Do you want fast, cheap or talented? You must pick two out of the three. There is a triangle trade off here. You can get premium talent, faster results or a cheaper cost but Taylor Swift won’t teach your team how to sing tomorrow for free if you see what I mean.
Often a small business owner will set a budget and then begin the search for the best talent and/or fastest result within that budget. From my experience a budget-driven approach can often compromise results. Your best approach is to establish your desired outcome, then judge each potential candidate by how likely they are to be able to achieve that outcome.
4. Look for a solid “About Us” page.
Ask consultants about their qualifications and their approach. With so many so-called ‘experts’ out there it’s really important to identify who is qualified and able to do the job for you. Ask prospective consultants questions about their skills and experience to determine whether they are fit for the job. Are they methodical in their approach? Do have a history of achieving quality results for clients? This will help you to avoid being mislead by organisations with few processes, a glossy website and no real qualifications or experience.
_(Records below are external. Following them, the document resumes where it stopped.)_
### src/rtl/gfs_pkg.sv
package gfs_pkg;
    typedef enum logic [2:0] {
        S_IDLE,
        S_ELIM,
        S_CHECK,
        S_FILL,
        S_SOLVE,
        S_VERIFY,
        S_DONE
    } gfs_state_e;

    localparam int RNG_W = 16;
endpackage

### src/rtl/gfs_lfsr.sv
module gfs_lfsr #(
    parameter logic [15:0] SEED = 16'hACE1
) (
    input  logic clk,
    input  logic rst_n,
    input  logic adv,
    output logic bit_o
);
    import gfs_pkg::*;

    logic [RNG_W-1:0] state_d, state_q;

    always_comb begin
        state_d = state_q;
        if (adv) begin
            state_d = {state_q[RNG_W-2:0],
                       state_q[15] ^ state_q[13] ^ state_q[12] ^ state_q[10]};
        end
    end

    always_ff @(posedge clk or negedge rst_n) begin
        if (!rst_n) state_q <= SEED;
        else        state_q <= state_d;
    end

    assign bit_o = state_q[15];

    AST_RNG_NONZERO: assert property (@(posedge clk) disable iff (!rst_n)
        state_q != '0);
endmodule

### src/rtl/gfs_pivot_find.sv
module gfs_pivot_find #(
    parameter int N  = 8,
    parameter int PW = 4
) (
    input  logic [N-1:0]  col_bits,
    input  logic [PW-1:0] start_row,
    output logic          found,
    output logic [PW-1:0] idx
);
    always_comb begin
        found = 1'b0;
        idx   = '0;
        for (int r = 0; r < N; r++) begin
            if (!found && (PW'(r) >= start_row) && col_bits[r]) begin
                found = 1'b1;
                idx   = PW'(r);
            end
        end
    end
endmodule

### src/rtl/gfs_xor_decode.sv
module gfs_xor_decode #(
    parameter int N = 8,
    parameter int C = 6
) (
    input  logic [N*C-1:0] matrix,
    input  logic [C-1:0]   word,
    output logic [N-1:0]   gating
);
    for (genvar i = 0; i < N; i++) begin : g_row
        assign gating[i] = ^(matrix[i*C +: C] & word);
    end
endmodule

### src/rtl/gf2_ctrl_solver.sv
module gf2_ctrl_solver #(
    parameter int          N_CHAIN   = 8,
    parameter int          N_CTRL    = 6,
    parameter logic [15:0] LFSR_SEED = 16'hACE1
) (
    input  logic                      clk,
    input  logic                      rst_n,
    input  logic                      start,
    input  logic [N_CHAIN*N_CTRL-1:0] conn_matrix,
    input  logic [N_CHAIN-1:0]        req_mask,
    output logic                      done,
    output logic                      fail,
    output logic                      verified,
    output logic [N_CTRL-1:0]         ctrl_word
);
    import gfs_pkg::*;

    localparam int N  = N_CHAIN;
    localparam int C  = N_CTRL;
    localparam int CW = $clog2(C + 1);
    localparam int PW = $clog2(N + 1);

    typedef logic [C:0] row_t;

    typedef struct {
        gfs_state_e      st;
        row_t            rows [N];
        logic [CW-1:0]   piv  [N];
        logic [CW-1:0]   col;
        logic [PW-1:0]   prow;
        logic [C-1:0]    free;
        logic [C-1:0]    word;
        logic [N-1:0]    mask;
        logic [N*C-1:0]  mat;
        logic            odd;
        logic            fail;
        logic            verified;
    } solver_t;

    solver_t q, d;

    logic [N-1:0]  col_bits;
    logic          piv_found;
    logic [PW-1:0] piv_idx;
    logic          rng_adv;
    logic          rng_bit;
    logic [N-1:0]  gating;
    row_t          col_sel;

    assign col_sel = row_t'(1) << q.col;

    always_comb begin
        for (int r = 0; r < N; r++) col_bits[r] = |(q.rows[r] & col_sel);
    end

    gfs_pivot_find #(.N(N), .PW(PW)) u_piv (
        .col_bits  (col_bits),
        .start_row (q.prow),
        .found     (piv_found),
        .idx       (piv_idx)
    );

    gfs_lfsr #(.SEED(LFSR_SEED)) u_rng (
        .clk   (clk),
        .rst_n (rst_n),
        .adv   (rng_adv),
        .bit_o (rng_bit)
    );

    gfs_xor_decode #(.N(N), .C(C)) u_dec (
        .matrix (q.mat),
        .word   (q.word),
        .gating (gating)
    );

    always_comb begin
        row_t       pivot_row;
        row_t       base_row;
        row_t       tmp [N];
        logic [C-1:0] bit_sel;
        logic       bad;
        logic       val;

        d         = q;
        rng_adv   = 1'b0;
        pivot_row = '0;
        base_row  = '0;
        bad       = 1'b0;
        val       = 1'b0;
        bit_sel   = col_sel[C-1:0];
        for (int r = 0; r < N; r++) tmp[r] = q.rows[r];

        case (q.st)
            S_IDLE: begin
                if (start) begin
                    d.odd = 1'b1;
                    for (int r = 0; r < N; r++) begin
                        d.rows[r] = req_mask[r] ? {1'b1, conn_matrix[r*C +: C]} : '0;
                        d.piv[r]  = '0;
                        if (req_mask[r] && !(^conn_matrix[r*C +: C])) d.odd = 1'b0;
                    end
                    d.mask     = req_mask;
                    d.mat      = conn_matrix;
                    d.col      = '0;
                    d.prow     = '0;
                    d.free     = '0;
                    d.word     = '0;
                    d.fail     = 1'b0;
                    d.verified = 1'b0;
                    d.st       = S_ELIM;
                end
            end
            S_ELIM: begin
                if (piv_found) begin
                    for (int r = 0; r < N; r++) begin
                        if (r == int'(piv_idx))  pivot_row = q.rows[r];
                        if (r == int'(q.prow))   base_row  = q.rows[r];
                    end
                    for (int r = 0; r < N; r++) begin
                        if (r == int'(q.prow))        tmp[r] = pivot_row;
                        else if (r == int'(piv_idx))  tmp[r] = base_row;
                    end
                    for (int r = 0; r < N; r++) begin
                        if ((r != int'(q.prow)) && |(tmp[r] & col_sel))
                            tmp[r] = tmp[r] ^ pivot_row;
                        if (r == int'(q.prow)) d.piv[r] = q.col;
                    end
                    for (int r = 0; r < N; r++) d.rows[r] = tmp[r];
                    d.prow = q.prow + 1'b1;
                end else begin
                    d.free = q.free | bit_sel;
                end
                d.col = q.col + 1'b1;
                if (int'(q.col) == C - 1) d.st = S_CHECK;
            end
            S_CHECK: begin
                for (int r = 0; r < N; r++)
                    if ((q.rows[r][C-1:0] == '0) && q.rows[r][C]) bad = 1'b1;
                d.col = '0;
                if (bad) begin
                    d.fail     = 1'b1;
                    d.word     = '0;
                    d.verified = 1'b0;
                    d.st       = S_DONE;
                end else begin
                    d.st = S_FILL;
                end
            end
            S_FILL: begin
                if (|(q.free & bit_sel)) begin
                    rng_adv = 1'b1;
                    d.word  = rng_bit ? (q.word | bit_sel) : (q.word & ~bit_sel);
                end
                d.col = q.col + 1'b1;
                if (int'(q.col) == C - 1) d.st = S_SOLVE;
            end
            S_SOLVE: begin
                for (int r = 0; r < N; r++) begin
                    if (r < int'(q.prow)) begin
                        val     = q.rows[r][C] ^ (^(q.rows[r][C-1:0] & q.free & q.word));
                        bit_sel = C'(1) << q.piv[r];
                        d.word  = val ? (d.word | bit_sel) : (d.word & ~bit_sel);
                    end
                end
                d.st = S_VERIFY;
            end
            S_VERIFY: begin
                d.verified = &(gating | ~q.mask);
                d.st       = S_DONE;
            end
            S_DONE:  d.st = S_IDLE;
            default: d.st = S_IDLE;
        endcase
    end

    always_ff @(posedge clk or negedge rst_n) begin
        if (!rst_n) begin
            q.st <= S_IDLE;
            for (int r = 0; r < N; r++) begin
                q.rows[r] <= '0;
                q.piv[r]  <= '0;
            end
            q.col      <= '0;
            q.prow     <= '0;
            q.free     <= '0;
            q.word     <= '0;
            q.mask     <= '0;
            q.mat      <= '0;
            q.odd      <= 1'b0;
            q.fail     <= 1'b0;
            q.verified <= 1'b0;
        end else begin
            q <= d;
        end
    end

    assign done      = (q.st == S_DONE);
    assign fail      = q.fail;
    assign verified  = q.verified;
    assign ctrl_word = q.word;

    AST_DONE_PULSE: assert property (@(posedge clk) disable iff (!rst_n)
        done |=> !done);
    AST_FAIL_NO_WORD: assert property (@(posedge clk) disable iff (!rst_n)
        (done && fail) |-> (ctrl_word == '0 && !verified));
    AST_SUCCESS_VERIFIED: assert property (@(posedge clk) disable iff (!rst_n)
        (done && !fail) |-> verified);
    AST_ODD_NEVER_FAILS: assert property (@(posedge clk) disable iff (!rst_n)
        (done && q.odd) |-> !fail);
    AST_BUSY_KEEPS_MASK: assert property (@(posedge clk) disable iff (!rst_n)
        (q.st != S_IDLE && q.st != S_DONE && $past(q.st) != S_IDLE) |-> $stable(q.mask));
endmodule

### config.mk
export PLATFORM = sky130hd
export DESIGN_NAME = gf2_ctrl_solver
export DESIGN_NICKNAME = d
export VERILOG_FILES = /design/src/rtl/gfs_pkg.sv /design/src/rtl/gfs_lfsr.sv /design/src/rtl/gfs_pivot_find.sv /design/src/rtl/gfs_xor_decode.sv /design/src/rtl/gf2_ctrl_solver.sv
export SDC_FILE = /design/constraint.sdc
export NUM_CORES = 1
export LEC_CHECK = 0
export BUFFER_PORTS_ARGS = -buffer_cell sky130_fd_sc_hd__clkbuf_2
export CORE_MARGIN = 1
export CORE_UTILIZATION = 40
export CTS_CLUSTER_DIAMETER = 50
export DETAILED_ROUTE_END_ITERATION = 7
export RECOVER_POWER = 25
export REMOVE_ABC_BUFFERS = 1
export SYNTH_ARGS = -nofsm -noshare
export SYNTH_HDL_FRONTEND = slang
export SYNTH_SLANG_ARGS = --single-unit
### constraint.sdc
create_clock -name clk -period 5 [get_ports clk]
set_input_delay 0.5 -clock clk [delete_from_list [all_inputs] [get_ports clk]]
set_output_delay 0.5 -clock clk [all_outputs]
set_load 0.005 [all_outputs]
==> flow_summary.toml, run 1 <==
[synthesis]
synth_edf_count = 0
seq_area_frac_synth_pct = 28.3
ys_ff_latch = 176
synth.cell_area_sq_um = 15600
ys_types = 107
synth_area_per_cell_sq_um = 7.50
ys_warn_count = 0
synthesis.instances = 2082
synth_ff_type = "dfrtp_1"
synth_async_sr_flop_share_pct = 100

[grt]
grt_overflow = 0
grt_pass1_wl_mm = 119
grt_use_total_pct = 42.7
grt_pass1_vias = 17000
grt_max_degree = 108
antenna_found_initial = 3

[critical_path]
end_kind = "flip-flop"
path_cells = "inv_1 -> ha_1 -> buf_4 -> nor2b_1 -> buf_4 -> nand2_1 -> a41o_2 -> a211oi_1 -> o211ai_1 -> and3_1 -> nand3_1 -> nand3_1 -> a31oi_1 -> nor2b_1 -> or4_1 -> a31oi_1"
critPathLaunchType = "flip-flop"
critPathMaxStageDelay_ps = 650
cp_top_family = "compound AO/OA/AOI/OAI gates"
criticalPathCategory = "reg2reg"
path_buf_inv = 3
critical_path_required_ps = 5400
slowest_stage = "a211oi_1"
cp.arrival_ps = 5260
cp_max_fo = 10

[detailed_routing]
route.antenna.remaining_nets = 0
wl_per_cell_microns = 31.2
drt-pass1-iter-count = 6
routed_wl_mm = 84.3
drt-vias-per-instance = 6.61
drt_iter0_drc = 2169
remaining_drc_errors = 0
vias = 17900

[placed_design]
hpwl_mm = 63.9
io_buffer_count = 67
gp_congestion = 1.11

[finish]
n_antenna_cell = 0
drive_gt1_share_pct = 17.1
syn2layout_area_growth_pct = 14.8
fin_nets = 2250

[timing]
min_period_ps = 4860
finClkSkew_ps = 18.3
hold_violations = 0
setup_viol = 0
setup_tns_ps = 0
drv_slew = 70
slew-limit-headroom_pct = -151
tightest_slew_ps = 3760
rsz0062_at_grt = "false"
fin_crit_sh_pct = 97.3
fmaxAchievable_mhz = 206

[die]
die-area_sq_um = 39800
core_sq_um = 38000
fp.dieW_microns = 200
fp.dieH_microns = 200
rows = 71
boundaryPins = 68
start_util_pct = 41.0

[run_status]
status = "finished with violations"
violations = "capacitance limit, slew limit"

[cts]
clkSlewWorstSetupHoldPaths_ps = 70
clock-root-buffer = "clkbuf_16"
cts.sinks = 176
clockBufferDepth = 2
cts_tree = "done"
cts_max_level = 4
cts-buffers-inserted = 17
clock_latency_ps = 510

[min_path]
hold_path.class = "in2reg"

[run]
cap_violations = 1
==> logic make-up after synthesis <==
kind of cell	Yosys count	share of synthesized area, %
AOI/OAI and AO/OA	630	27.7
muxes	92	6.33
xor gates and xnor gates	88	5.29
buffers and inverters	209	5.58
and+or+nand+nor	878	26.1
adders and majority gates	9	0.722
DFF	176	28.3
==> worst min-delay path: stages <==
cell and delay (ps):
clkbuf_2 90, nand2_1 40, nand2_1 40
==> sequential cells by signal, indices dropped and copies added, names as in the netlist <==
| register | count |
|---|---|
| verified | 1 |
| fail | 1 |
| q | 152 |
| u_rng.state_q | 16 |
| ctrl_word | 6 |
==> worst paths after layout <==
check / startpoint / to / slack (ps) / depth (start not counted)
worst max-delay path: q[76]$_DFFE_PN0P_ / q[114]$_DFFE_PN0P_ / 140 / 16
worst max register to register: q[76]$_DFFE_PN0P_ / q[114]$_DFFE_PN0P_ / 140 / 16
worst min register to register: q[22]$_DFFE_PN0P_ / q[22]$_DFFE_PN0P_ / 470 / 2
worst min-delay path: conn_matrix[5] / q[8]$_DFFE_PN0P_ / 200 / 3
max in group asynchronous: rst_n / q[149]$_DFFE_PN0P_ / 810 / 2
min in group asynchronous: rst_n / ctrl_word[4]$_DFFE_PN0P_ / 1990 / 2
==> timing repair <==
action / 4_1_cts / 5_1_grt
pin swaps: 0 / 1
setup endpoints to repair: 1 / 13
hold buffers: 1 / 0
gates resized for setup: 2 / 7
endpoints found under the hold margin: 2 / 0
setup buffers: 0 / 1
==> area by class of cell <==
class	instances	area, sq um
Fill cell	3961	20100
Multi-Input combinational cell	1697	10400
Sequential cell	176	4410
Timing Repair Buffer	257	1820
Tap cell	511	639
Clock buffer	21	450
Inverter	33	124
Clock inverter	11	83.8
==> metrics by stage <==
stage	utilization, %	instance area, sq um	worst slack [ps]	hold WS, ps	cells
after global placement	45.6	17300	28.8	457	2672
after global routing	47.1	17900	29.9	203	2706
after detailed placement	45.6	17300	-13.8	462	2672
after CTS	47.0	17900	75.2	184	2705
after floorplan	-	14900	-3260	204	1906
final	47.1	17900	135	204	2706
==> metal layers <==
layer  global-route usage [%]  vias up  routed length (microns)
met1                     53.8     8691                    33300
met5                        0        -                       11
li1                         -     7805                        -
met2                     63.0     1092                    35800
met3                     10.1      310                     8200
met4                     32.5        2                     6960
==> synth_stat cells, drive strengths merged, types with 15 or more instances <==
| cell type | n | area share (%) |
|---|---|---|
| a22o | 23 | 1.3 |
| dfrtp | 168 | 27 |
| xnor2 | 72 | 4.0 |
| mux2 | 33 | 2.4 |
| a221oi | 17 | 0.95 |
| inv | 33 | 0.79 |
| o21ai | 147 | 4.8 |
| buf | 51 | 1.8 |
| nor3 | 45 | 1.5 |
| nor2 | 152 | 3.7 |
| and2 | 21 | 0.84 |
| o22ai | 23 | 0.92 |
| a211oi | 24 | 1.4 |
| nor4 | 24 | 1.2 |
| and3 | 31 | 1.2 |
| o31ai | 15 | 0.72 |
| nand2 | 419 | 10 |
| a31oi | 25 | 1.0 |
| a22oi | 34 | 1.6 |
| o21a | 18 | 0.87 |
| clkbuf | 125 | 3.0 |
| nand3 | 91 | 3.0 |
| o211ai | 24 | 1.2 |
| a21oi | 137 | 4.4 |
| mux2i | 57 | 3.7 |
==> cell usage in the layout (no fill, tap or decap), drive strengths merged, types with 10 or more instances in the layout <==
cell / synthesis / final
nand3b: 11 / 11
nor2b: 14 / 14
a221o: 11 / 11
a31oi: 25 / 25
a21o: 13 / 13
xnor2: 72 / 72
o31ai: 15 / 15
a22oi: 34 / 34
buf: 51 / 189
nor3: 45 / 45
inv: 33 / 35
a21oi: 137 / 137
o22a: 10 / 10
and3: 31 / 31
nand3: 91 / 91
nand2: 419 / 419
mux2i: 57 / 57
o21ai: 147 / 147
mux2: 33 / 33
xor2: 12 / 12
nand4: 14 / 14
a211oi: 24 / 24
or3: 10 / 10
o21a: 18 / 18
a221oi: 17 / 17
nor4: 24 / 24
clkbuf: 125 / 87
nor2: 152 / 152
o221ai: 10 / 10
o22ai: 23 / 23
dfrtp: 168 / 168
and2: 21 / 21
a22o: 23 / 23
o211ai: 24 / 24
Power of run 1 is left out: the tool's default activity adds up to more than one toggle a clock period on the data nets, which glitch-free logic cannot reach.
==> run 2, diff against run 1 <==
--- a/config.mk
+++ b/config.mk
@@ -5,6 +5,7 @@
 export SDC_FILE = /design/constraint.sdc
 export NUM_CORES = 1
 export LEC_CHECK = 0
+export ABC_AREA = 1
 export BUFFER_PORTS_ARGS = -buffer_cell sky130_fd_sc_hd__clkbuf_2
 export CORE_MARGIN = 1
 export CORE_UTILIZATION = 40
==> flow_summary.toml, run 2 <==
[synthesis]
synthesis.instances = 2310
synth_ff_type = "dfrtp_1"
synth.cell_area_sq_um = 14800
synth_top_cell_area_share_pct = 28.4
yosys-top-cells-area = "dfrtp_1 28%, nand2_1 19%, nand3_1 6.3%"
synth_edf_count = 0
ys_types = 52
synth_most_common_cell = "nand2_1"
synthTopCellsByCount = "756 x nand2_1, 214 x nor2_1, 188 x nand3_1"
synth.largest_area_cell = "dfrtp_1"
ys_warn_count = 0
synth_async_sr_flop_share_pct = 100
ys_ff_latch = 176
synth_area_per_cell_sq_um = 6.42
seq_area_frac_synth_pct = 29.8

[finish]
largest_register_ff_count = 152
final_util_pct = 45.6
fin_nets = 2464
fin_area_sq_um = 16700
final_cell_mix = "755 x nand2_1, 212 x nor2_1, 188 x nand3_1"
mostFrequentLayoutCell = "nand2_1"
n_antenna_cell = 0
top_register = "q"
drive_gt1_share_pct = 12.5
syn2layout_area_growth_pct = 12.4

[cts]
cts.sinks = 176
cts_hold_buf = 0
cts_max_level = 4
clock-root-buffer = "clkbuf_16"
clockBufferDepth = 2
clock_latency_ps = 480
clkSlewWorstSetupHoldPaths_ps = 70
cts-buffers-inserted = 17
cts_tree = "done"

[grt]
antenna_found_initial = 2
grt_overflow = 0
grt_pass1_vias = 15400
grt_max_degree = 102
grt_pass1_wl_mm = 94.0
grt_use_total_pct = 33.2

[critical_path]
critPathLaunchType = "flip-flop"
cp.arrival_ps = 4880
crit_top_cell = "nand2_1"
reg2reg_from = "q[76]$_DFFE_PN0P_"
critPathMaxStageDelay_ps = 420
reg2reg_slack_ps = 480
end_kind = "flip-flop"
path_buf_inv = 3
slowest_stage = "dfrtp_1"
criticalPathCategory = "reg2reg"
cp_max_fo = 21
cp_top_family = "simple AND/OR/NAND/NOR gates"
critical_path_required_ps = 5360
crit_start = "q[76]$_DFFE_PN0P_"

[detailed_routing]
routed_wl_mm = 62.4
remaining_drc_errors = 0
route.antenna.remaining_nets = 0
vias = 16400
drt-vias-per-instance = 5.71
drt-pass1-iter-count = 7
drt_iter0_drc = 2031
wl_per_cell_microns = 21.7

[placed_design]
hpwl_mm = 47.5
gp_congestion = 1.11
place_area_sq_um = 16000
io_buffer_count = 67

[timing]
slew-limit-headroom_pct = -75.7
fin_crit_sh_pct = 90.4
hold_violations = 0
min_period_ps = 4520
setup_viol = 0
finClkSkew_ps = 15.5
drv_slew = 101
tightest_slew_ps = 2640
fmaxAchievable_mhz = 221
setup_tns_ps = 0
rsz0062_at_grt = "false"

[die]
fp.dieW_microns = 195
boundaryPins = 68
die-area_sq_um = 37800
start_util_pct = 40.6
rows = 70
fp.dieH_microns = 195
core_sq_um = 36500

[run_status]
status = "finished with violations"
violations = "capacitance limit, slew limit"

[min_path]
hold_path.class = "in2reg"
hold_start = "conn_matrix[32]"

[run]
cap_violations = 1
==> run 2: what timing repair did <==
action | 4_1_cts | 5_1_grt
buffers inserted | 0 | 0
endpoints found under the hold margin | 0 | 0
gates resized for setup | 0 | 5
setup endpoints to repair | 0 | 12
==> run 2: path summary, 6_finish.rpt <==
check,end,cells after the start
worst max-delay path,q[154]$_DFFE_PN0P_,29
worst min-delay path,q[35]$_DFFE_PN0P_,3
worst max register to register,q[154]$_DFFE_PN0P_,29
worst min register to register,u_rng.state_q[6]$_DFFE_PN1P_,2
max in group asynchronous,q[46]$_DFFE_PN0P_,1
min in group asynchronous,q[98]$_DFFE_PN0P_,1
==> run 2: area by class of cell <==
type                            count  area, sq um
Timing Repair Buffer              161         1070
Multi-Input combinational cell   1833         9190
Clock buffer                       18          429
Tap cell                          468          586
Clock inverter                     14          199
Fill cell                        3777        19900
Sequential cell                   176         4410
Inverter                          207          782
==> run 2: per-stage QoR <==
step	hold WS, ps	setup WS (ps)	instances
floorplan	204	-732	2216
global placement	452	429	2845
detailed placement	459	439	2845
CTS	150	407	2877
global route	233	117	2877
finish	231	479	2877
==> run 2: worst min-delay path: stages <==
cell and delay (ps):
clkbuf_2 90, nand2_1 50, nand2_1 50
==> run 2: logic make-up (layout without fill, tap and decap cells) <==
family                   Yosys count  after routing  share of synthesized area [%]
AO/OA/AOI/OAI                    403            403                           15.8
XOR/XNOR                         130            130                           7.68
adder cells (fa/ha/maj)            9              9                          0.760
buffers and inverters            301            400                           8.46
flip-flops                       176            176                           29.8
multiplexers                       7              7                          0.473
AND/OR/NAND/NOR                 1284           1284                           37.1
==> run 2: routing by layer <==
metal | vias to the layer above | wire length [microns] | track usage, %
met2 | 843 | 26800 | 49.8
met3 | 164 | 5940 | 5.93
met4 | 2 | 2610 | 14.2
met5 | - | 12 | 0
li1 | 7685 | - | -
met1 | 7722 | 27000 | 46.5
Power of run 2 is left out for the same reason.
5. Ask yourself whether you think you will be comfortable working with the consultant.
Do you think they are going to be the right fit for your business? Can you see yourself and your team working well with them? Sometimes it’s less about the exact industry experience they have had and more about their ability to get results.
6. Think about goals and outcomes first.
Don’t pick a technical specialist to do a job when you really need someone who can deliver a sales outcome. Think about your goal first, what are you trying to achieve? For instance, if it’s conversions and leads from your website then perhaps what you really need is a marketing consultant to advise on the layout of the website rather than just a technical person to do the build. A technical person can definitely build the website for you, it will function beautifully, but will it achieve your goal of converting traffic to sales?
7. Be wary of small business consultants who are all things to all people.
A good consultant will be honest about what their speciality is and will not simply be a ‘yes’ man or woman. They will push back on projects, ideas and suggestions that they don’t think are right for your business or are beyond their area of expertise. Look for a consultant with backbone not someone who lets you steer the project without alerting you to the danger that lies ahead because they are too afraid to question your judgement or afraid they will upset you. I’d rather have an expert question me and make suggestions than sit back and watch me sink the ship!
So whether it is a marketing consultant or a small business consultant you are looking for, many of the same rules apply. Identify what you need and look at it from an outcomes perspective, work out who has the expertise to help you achieve your goals and whether or not you are comfortable working with them. Look for someone who is genuinely interested in working with you and passionate about what they do.